A Derby porcelain figure of David Garrick in the role of Tancred

A Derby porcelain figure of David Garrick in the role of Tancred

A rare figure of the actor as Tancred in Thomson's "Tancred and Sigismunda" on a rocaille base picked out in gilt and with applied foliage. Unmarked. Restored, the hands replaced. H 21.7 cm.
Derby Porcelain manufactory, ca. 1768.

David Garrick was one of the greatest actors of his time. Born in Hereford in 1717, he came to London in 1737 where he worked as a wine merchant. He made his artistic debut in London in 1741, playing Richard III in Shakespeare's eponymous work.
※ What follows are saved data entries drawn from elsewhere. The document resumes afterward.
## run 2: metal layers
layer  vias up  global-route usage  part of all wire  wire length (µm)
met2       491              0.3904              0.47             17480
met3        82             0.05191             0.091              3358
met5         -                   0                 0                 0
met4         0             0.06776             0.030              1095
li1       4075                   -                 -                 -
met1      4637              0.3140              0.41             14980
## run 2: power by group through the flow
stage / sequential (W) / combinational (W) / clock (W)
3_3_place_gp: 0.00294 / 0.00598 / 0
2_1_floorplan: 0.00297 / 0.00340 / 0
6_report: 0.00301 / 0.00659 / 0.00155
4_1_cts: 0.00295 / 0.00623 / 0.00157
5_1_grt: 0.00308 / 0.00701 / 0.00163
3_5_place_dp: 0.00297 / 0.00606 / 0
`src/bus_pkg.sv`:
```
// fixed 32-bit address and data bus; the io view of an address assumes the fixed region layout
`default_nettype none

package bus_pkg;

	localparam int addr_w = 32;
	localparam int data_w = 32;

	// hosts behind the arbiter
	localparam int host_count = 2;

	// io view of an address
	// region picks main memory or io, device picks a block inside io
	typedef struct packed {
		logic        region;
		logic [10:0] reserved;
		logic [3:0]  device;
		logic [15:0] offset;
	} bus_io_fields_t;

	// one bus address, read flat or as io fields
	typedef union packed {
		logic [addr_w-1:0] flat;
		bus_io_fields_t    io;
	} bus_addr_u;

endpackage

`default_nettype wire

```
`src/soc_map_pkg.sv`:
```
// address map constants only; memory sizes are fixed here and higher address bits alias
`default_nettype none

package soc_map_pkg;

	// region bit values
	localparam logic region_main = 1'b1;
	localparam logic region_io   = 1'b0;

	// main memory is 4096 words, index from address bits 13..2
	localparam int main_depth_bits = 12;
	// scratch is 1024 words, index from offset bits 11..2
	localparam int scratch_depth_bits = 10;

	// device codes inside the io region
	localparam logic [3:0] dev_scratch = 4'd0;
	localparam logic [3:0] dev_gpio    = 4'd1;

	// gpio byte offsets
	localparam logic [15:0] gpio_reg_led = 16'd0;
	localparam logic [15:0] gpio_reg_sw  = 16'd4;

	// pin widths
	localparam int led_w = 4;
	localparam int sw_w  = 2;

endpackage

`default_nettype wire

```
`src/region_decoder.sv`:
```
// purely combinational; requester must hold the address until ready so the answer mux stays put
`default_nettype none

module region_decoder (
	input  wire logic [bus_pkg::addr_w-1:0] bus_addr,
	input  wire logic [bus_pkg::data_w-1:0] bus_wdata,
	input  wire logic                       bus_we,
	input  wire logic                       bus_rd,
	output logic      [bus_pkg::data_w-1:0] bus_rdata,
	output logic                            bus_ready,
	output logic      [bus_pkg::addr_w-1:0] mem_addr,
	output logic      [bus_pkg::data_w-1:0] mem_wdata,
	output logic                            mem_we,
	output logic                            mem_rd,
	input  wire logic [bus_pkg::data_w-1:0] mem_rdata,
	input  wire logic                       mem_ready,
	output logic      [bus_pkg::addr_w-1:0] io_addr,
	output logic      [bus_pkg::data_w-1:0] io_wdata,
	output logic                            io_we,
	output logic                            io_rd,
	input  wire logic [bus_pkg::data_w-1:0] io_rdata,
	input  wire logic                       io_ready
);

	bus_pkg::bus_addr_u a;
	logic               sel_main;
	logic               sel_io;

	assign a.flat   = bus_addr;
	assign sel_main = (a.io.region == soc_map_pkg::region_main);
	assign sel_io   = (a.io.region == soc_map_pkg::region_io);

	assign mem_addr  = bus_addr;
	assign mem_wdata = bus_wdata;
	assign io_addr   = bus_addr;
	assign io_wdata  = bus_wdata;

	// strobes reach one side only
	assign mem_we = bus_we && sel_main;
	assign mem_rd = bus_rd && sel_main;
	assign io_we  = bus_we && sel_io;
	assign io_rd  = bus_rd && sel_io;

	assign bus_rdata = sel_main ? mem_rdata : io_rdata;
	assign bus_ready = sel_main ? mem_ready : io_ready;

endmodule

`default_nettype wire

```
`config.mk`:
```
export PLATFORM = sky130hd
export DESIGN_NAME = region_decoder
export DESIGN_NICKNAME = d
export VERILOG_FILES = /design/src/bus_pkg.sv /design/src/soc_map_pkg.sv /design/src/region_decoder.sv
export SDC_FILE = /design/constraint.sdc
export NUM_CORES = 1
export LEC_CHECK = 0
export BUFFER_PORTS_ARGS = -buffer_cell sky130_fd_sc_hd__buf_4
export CORE_AREA = 2 2 116 118
export DETAILED_ROUTE_END_ITERATION = 6
export DIE_AREA = 0 0 118 120
export PLACE_DENSITY_LB_ADDON = 0.2
export SLEW_MARGIN = 25
export SYNTH_ARGS = -nofsm -noshare
export SYNTH_HDL_FRONTEND = slang
export SYNTH_SLANG_ARGS = --single-unit
```
`constraint.sdc`:
```
create_clock -name vclk -period 1.97
set_clock_uncertainty 0.05 [all_clocks]
set_input_delay 0.0985 -clock vclk [all_inputs]
set_output_delay 0.0985 -clock vclk [all_outputs]
set_load 0.02 [all_outputs]
```
==> impl_metrics.ini <==
[outcome]
status = finished, final reports clean

[placement]
place_inst = 322
place_worst_setup_slack_ns = 0.633
port_buffers = 108
place_congestion = 0.610

[synth]
avgSynthCellArea_um2 = 8.98
yosysUniqueCellTypes = 7
ys_warn_count = 0
synth_area_um2 = 1520
synth_top_cell_area_share_pct = 63.3
synthCells = 169
syn_nets = 301
yosysSeqAreaShare_pct = 0
synthTopCellsByArea = buf_4 63%, mux2_4 26%, mux2_2 5.2%
yosysTopAreaCell = buf_4

[worst_setup_path]
cp_cell_sequence = buf_4 -> buf_12 -> mux2_2 -> buf_4
startpoint_type = primary input
crit_slowest_cell = mux2_2
cp-end-kind = output port
critPathRequiredTime_ns = 1.82
arrival_ns = 1.15
crit_path_frequent_cell = buf_4
cpPeakStageDelay_ns = 0.35
path_max_fanout = 24
crit_type = in -> out

[power]
vdd_drop_max_mv = 0.0589
pwr-share-clk_pct = 0
p_comb_share_pct = 100.0
sw_frac_of_total_pct = 39.6
p_sw_uw = 154
p_seq_share_pct = 0
p_per_area_nw_per_um2 = 251
power.internal_uw = 235
p_leak_uw = 0.000780

[drt]
wl_per_cell_um = 10.1
drtIter0Drc = 4
wl_um = 3260
dr.pass1.iters = 2
routed_via_density = 2.58
drc = 0
postRouteAntennaNets = 0
via_count = 830

[floorplan]
die_width_um = 118
rows = 42
die_area_um2 = 14200
pin_count = 297
die_y_um = 120
coreArea_um2 = 13000
initial_core_util_pct = 11.7

[sta]
min_period_over_period_pct = 65.9
hold_ws_ns = 0.147
tightest_slew_ns = 0.319
slew_headroom_pct = 78.7
fin_setup_tns_ns = 0
hold_viol_final = 0
setup_slack_ns = 0.671
slew_violations = 0
setup_viol = 0
max_freq_mhz = 770
period_minus_slack_ns = 1.30
rsz0062_at_grt = no

[grt]
grt_antenna_before_repair = 0
grt_pass1_vias = 896
grt_overflow = 0
grt_pass1_wl_um = 4570
grt_max_degree = 25
grt_usage_pct = 3.94

[min_path]
hold_class = in -> out
min_from = bus_addr[25]
hold_path_end = io_addr[25]
min_path_cells = 0

[clocking]
cts.repair.resized = 0
ctsHoldBuffers = 0
post-cts-setup-buffer-count = 0

[cells_and_area]
n_antenna_cell = 0
final-seq-area_um2 = 0
areaGrowthSynthToFinish_pct = 1.81
nets = 280
nFillCells = 1519
finalNonFillerCells = 322
num-clock-buffers = 0
seq_cells = 0
drive_gt1_share_pct = 97.3

[job]
max_cap_violations = 0
==> per-stage QoR <==
step                total power [uW]  area (um^2)  utilization, %
floorplan                        575         1520               -
global placement                 396         1550            11.9
detailed placement               396         1550            11.9
CTS                              397         1550            11.9
global route                     411         1550            11.9
finish                           389         1550            11.9
==> routing by layer <==
metal	global-route usage, %	part of all wire (%)	up-vias	routed length [um]
met1	3.93	31	342	1020
li1	-	-	363	-
met4	2.71	5.3	0	173
met2	6.58	49	91	1600
met3	1.81	14	34	465
met5	0	0	-	0
==> logic make-up after synthesis <==
logic type             Yosys count  synth area share (%)
buffers and inverters          132                  67.4
muxes                           33                  30.9
and+or+nand+nor                  4                  1.65
==> final cells by class <==
| type | instances | area [um^2] | share of cell area [%] |
|---|---|---|---|
| multi-input combinational | 37 | 494 | 32.0 |
| timing repair buffer | 109 | 831 | 53.8 |
| tap | 176 | 220 | 14.3 |
==> cells in the mapped netlist <==
cell,number
mux2_2,7
buf_4,128
buf_6,2
nor2b_1,2
and2_1,2
mux2_4,26
buf_12,2
==> cells in the final DEF (no fill, tap or decap) <==
cell type,n
buf_4,108
and2_1,2
buf_12,1
mux2_4,26
mux2_2,7
nor2b_1,2
==> how the worst max path moves through the flow <==
stage / start / to / slack [ns] / cells past startpoint
finish: bus_addr[31] / bus_rdata[1] / 0.67 / 4
global route: bus_addr[31] / bus_rdata[3] / 0.59 / 4
CTS: bus_addr[31] / bus_rdata[1] / 0.63 / 4
detailed placement: bus_addr[31] / bus_rdata[1] / 0.63 / 4
global placement: bus_addr[31] / bus_rdata[1] / 0.64 / 4
floorplan: bus_addr[31] / bus_rdata[24] / 1.10 / 3
==> power groups by stage <==
stage	Sequential [uW]	Combinational [uW]	Clock, uW
floorplan	0	575	0
global placement	0	396	0
detailed placement	0	396	0
CTS	0	397	0
global route	0	411	0
finish	0	389	0
==> critical path: cells and delay by family <==
family | cells | cell delay [ns]
buffers and inverters | 3 | 0.69
multiplexers | 1 | 0.35
No activity file was read; power rests on OpenSTA's default activity.
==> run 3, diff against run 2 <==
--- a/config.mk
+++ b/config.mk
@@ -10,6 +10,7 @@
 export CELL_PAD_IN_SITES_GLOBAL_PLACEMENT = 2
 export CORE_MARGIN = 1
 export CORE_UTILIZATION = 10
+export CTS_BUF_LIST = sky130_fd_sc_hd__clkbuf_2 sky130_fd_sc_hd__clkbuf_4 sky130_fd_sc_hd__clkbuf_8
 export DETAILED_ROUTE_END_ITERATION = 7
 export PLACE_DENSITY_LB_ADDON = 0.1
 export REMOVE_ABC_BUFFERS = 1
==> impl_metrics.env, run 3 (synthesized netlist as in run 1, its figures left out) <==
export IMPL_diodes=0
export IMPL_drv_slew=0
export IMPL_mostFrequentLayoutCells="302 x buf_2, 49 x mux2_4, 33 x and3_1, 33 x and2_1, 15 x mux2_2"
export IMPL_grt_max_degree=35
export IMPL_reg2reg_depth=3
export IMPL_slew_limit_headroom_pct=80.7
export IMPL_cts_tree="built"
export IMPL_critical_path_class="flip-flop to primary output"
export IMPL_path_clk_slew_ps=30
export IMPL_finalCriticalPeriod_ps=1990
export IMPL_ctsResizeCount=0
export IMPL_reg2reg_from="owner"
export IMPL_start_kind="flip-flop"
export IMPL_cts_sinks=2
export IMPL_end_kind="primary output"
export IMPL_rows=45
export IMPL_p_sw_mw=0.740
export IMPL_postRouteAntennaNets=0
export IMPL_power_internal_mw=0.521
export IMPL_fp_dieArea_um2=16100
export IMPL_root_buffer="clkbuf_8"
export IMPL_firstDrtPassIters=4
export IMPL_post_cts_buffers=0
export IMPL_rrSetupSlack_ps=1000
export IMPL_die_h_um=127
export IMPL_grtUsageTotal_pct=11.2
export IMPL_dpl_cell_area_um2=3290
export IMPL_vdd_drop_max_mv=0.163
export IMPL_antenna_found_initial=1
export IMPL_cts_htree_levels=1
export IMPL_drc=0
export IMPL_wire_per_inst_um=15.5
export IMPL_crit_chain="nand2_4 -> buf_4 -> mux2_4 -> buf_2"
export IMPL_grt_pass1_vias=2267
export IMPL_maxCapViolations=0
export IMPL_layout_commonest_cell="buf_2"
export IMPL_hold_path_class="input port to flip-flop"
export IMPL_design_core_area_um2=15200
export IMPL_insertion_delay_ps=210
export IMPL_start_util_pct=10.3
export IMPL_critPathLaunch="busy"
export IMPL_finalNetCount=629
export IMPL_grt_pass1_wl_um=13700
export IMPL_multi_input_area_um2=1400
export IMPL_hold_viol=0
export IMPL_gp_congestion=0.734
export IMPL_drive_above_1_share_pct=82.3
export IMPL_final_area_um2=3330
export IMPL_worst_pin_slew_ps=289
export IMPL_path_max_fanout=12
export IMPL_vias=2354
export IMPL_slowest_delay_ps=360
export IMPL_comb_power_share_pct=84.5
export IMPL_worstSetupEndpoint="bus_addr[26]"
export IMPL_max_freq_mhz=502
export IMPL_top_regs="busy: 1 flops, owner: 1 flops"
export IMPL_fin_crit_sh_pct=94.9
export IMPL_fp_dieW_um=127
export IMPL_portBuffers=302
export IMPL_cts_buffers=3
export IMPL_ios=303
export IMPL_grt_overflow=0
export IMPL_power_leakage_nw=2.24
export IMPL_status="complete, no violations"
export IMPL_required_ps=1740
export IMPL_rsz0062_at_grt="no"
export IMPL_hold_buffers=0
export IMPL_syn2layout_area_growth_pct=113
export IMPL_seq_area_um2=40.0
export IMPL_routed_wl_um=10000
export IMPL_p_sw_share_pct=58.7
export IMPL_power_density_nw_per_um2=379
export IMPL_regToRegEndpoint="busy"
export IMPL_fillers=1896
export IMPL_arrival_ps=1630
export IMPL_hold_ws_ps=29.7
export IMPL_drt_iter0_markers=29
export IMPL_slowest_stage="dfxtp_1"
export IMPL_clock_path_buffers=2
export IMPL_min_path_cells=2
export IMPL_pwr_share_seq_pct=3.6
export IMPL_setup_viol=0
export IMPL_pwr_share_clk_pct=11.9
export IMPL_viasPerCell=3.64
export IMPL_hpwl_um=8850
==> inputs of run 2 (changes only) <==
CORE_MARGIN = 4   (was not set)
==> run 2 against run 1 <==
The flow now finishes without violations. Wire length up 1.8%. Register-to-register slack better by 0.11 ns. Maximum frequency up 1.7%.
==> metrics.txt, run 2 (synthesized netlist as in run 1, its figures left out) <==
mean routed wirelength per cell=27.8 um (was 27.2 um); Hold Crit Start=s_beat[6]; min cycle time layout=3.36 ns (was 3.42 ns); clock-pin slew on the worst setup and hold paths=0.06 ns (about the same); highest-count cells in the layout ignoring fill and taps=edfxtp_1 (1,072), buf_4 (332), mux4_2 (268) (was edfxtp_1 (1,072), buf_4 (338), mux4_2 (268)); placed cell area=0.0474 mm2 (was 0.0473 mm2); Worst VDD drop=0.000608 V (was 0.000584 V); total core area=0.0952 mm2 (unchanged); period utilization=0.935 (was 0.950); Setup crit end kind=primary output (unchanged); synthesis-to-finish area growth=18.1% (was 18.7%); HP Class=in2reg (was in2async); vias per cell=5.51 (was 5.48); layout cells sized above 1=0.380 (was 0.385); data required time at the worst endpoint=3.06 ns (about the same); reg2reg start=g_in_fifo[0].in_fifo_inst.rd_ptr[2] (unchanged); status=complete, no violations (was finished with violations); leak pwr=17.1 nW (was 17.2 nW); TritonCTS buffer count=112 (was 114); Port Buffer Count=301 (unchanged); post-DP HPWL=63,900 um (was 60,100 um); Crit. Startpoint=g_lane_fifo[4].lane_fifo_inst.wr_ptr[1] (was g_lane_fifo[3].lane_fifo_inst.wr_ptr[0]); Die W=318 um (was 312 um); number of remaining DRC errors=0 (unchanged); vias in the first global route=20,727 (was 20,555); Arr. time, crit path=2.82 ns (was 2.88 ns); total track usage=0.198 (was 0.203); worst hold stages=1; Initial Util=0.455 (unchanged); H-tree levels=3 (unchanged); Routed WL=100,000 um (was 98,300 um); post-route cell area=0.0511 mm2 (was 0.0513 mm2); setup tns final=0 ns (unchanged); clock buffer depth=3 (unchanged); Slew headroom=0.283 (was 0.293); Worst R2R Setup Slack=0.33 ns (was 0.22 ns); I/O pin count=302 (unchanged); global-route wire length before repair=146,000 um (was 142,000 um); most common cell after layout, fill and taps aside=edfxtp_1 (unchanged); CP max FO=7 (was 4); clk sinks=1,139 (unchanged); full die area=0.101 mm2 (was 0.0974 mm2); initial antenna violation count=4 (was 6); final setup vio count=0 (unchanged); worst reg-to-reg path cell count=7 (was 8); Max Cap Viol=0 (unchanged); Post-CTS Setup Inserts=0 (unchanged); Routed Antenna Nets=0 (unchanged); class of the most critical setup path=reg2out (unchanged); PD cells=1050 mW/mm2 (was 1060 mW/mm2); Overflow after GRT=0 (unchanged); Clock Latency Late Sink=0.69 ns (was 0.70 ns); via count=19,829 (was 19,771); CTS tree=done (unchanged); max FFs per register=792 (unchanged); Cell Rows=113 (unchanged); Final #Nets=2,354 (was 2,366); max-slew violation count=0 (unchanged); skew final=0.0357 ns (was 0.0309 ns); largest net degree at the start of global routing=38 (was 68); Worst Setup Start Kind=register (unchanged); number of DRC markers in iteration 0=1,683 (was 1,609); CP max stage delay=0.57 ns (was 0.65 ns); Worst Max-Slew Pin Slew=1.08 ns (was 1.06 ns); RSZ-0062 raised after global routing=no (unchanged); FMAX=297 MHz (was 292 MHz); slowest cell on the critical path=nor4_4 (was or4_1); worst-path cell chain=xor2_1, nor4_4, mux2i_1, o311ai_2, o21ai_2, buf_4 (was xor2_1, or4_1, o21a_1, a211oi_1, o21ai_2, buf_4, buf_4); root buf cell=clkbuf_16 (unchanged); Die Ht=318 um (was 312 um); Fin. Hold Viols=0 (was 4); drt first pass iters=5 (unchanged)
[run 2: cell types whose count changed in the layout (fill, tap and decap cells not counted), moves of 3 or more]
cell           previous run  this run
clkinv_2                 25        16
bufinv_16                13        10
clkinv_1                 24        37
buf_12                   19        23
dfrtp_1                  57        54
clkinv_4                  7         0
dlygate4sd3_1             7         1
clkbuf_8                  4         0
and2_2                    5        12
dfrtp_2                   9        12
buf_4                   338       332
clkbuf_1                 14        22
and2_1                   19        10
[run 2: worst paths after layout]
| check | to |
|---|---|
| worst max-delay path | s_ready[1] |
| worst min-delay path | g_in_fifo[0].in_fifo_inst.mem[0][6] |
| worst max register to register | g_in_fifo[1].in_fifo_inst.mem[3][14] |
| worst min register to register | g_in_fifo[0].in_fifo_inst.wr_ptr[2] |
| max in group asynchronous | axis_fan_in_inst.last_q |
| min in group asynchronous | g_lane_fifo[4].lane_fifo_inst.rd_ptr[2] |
He managed the Theatre Royal, Drury Lane from 1747 to 1776. He first played the leading role in James Thompson's tragedy "Tancred and Sigismunda" in 1745. His imposing stage presence in this role was captured in a portrait painted by Thomas Worlidge in 1752 which was also reproduced as an engraving and is currently housed in the Victoria & Albert Museum. Garrick was a popular subject for artists and was portrayed by many of them throughout his lifetime, including William Hogarth in 1757, Angelika Kauffmann in 1764, and Thomas Gainsborough in 1770.


Two identical versions of this figure are housed in the Victoria & Albert Museum in London under the museum numbers S.1007-1996 and 414:185-1885.
The example from the Schreiber Collection is published in: Twichett, Derby Porcelain, London 1980, no. 48.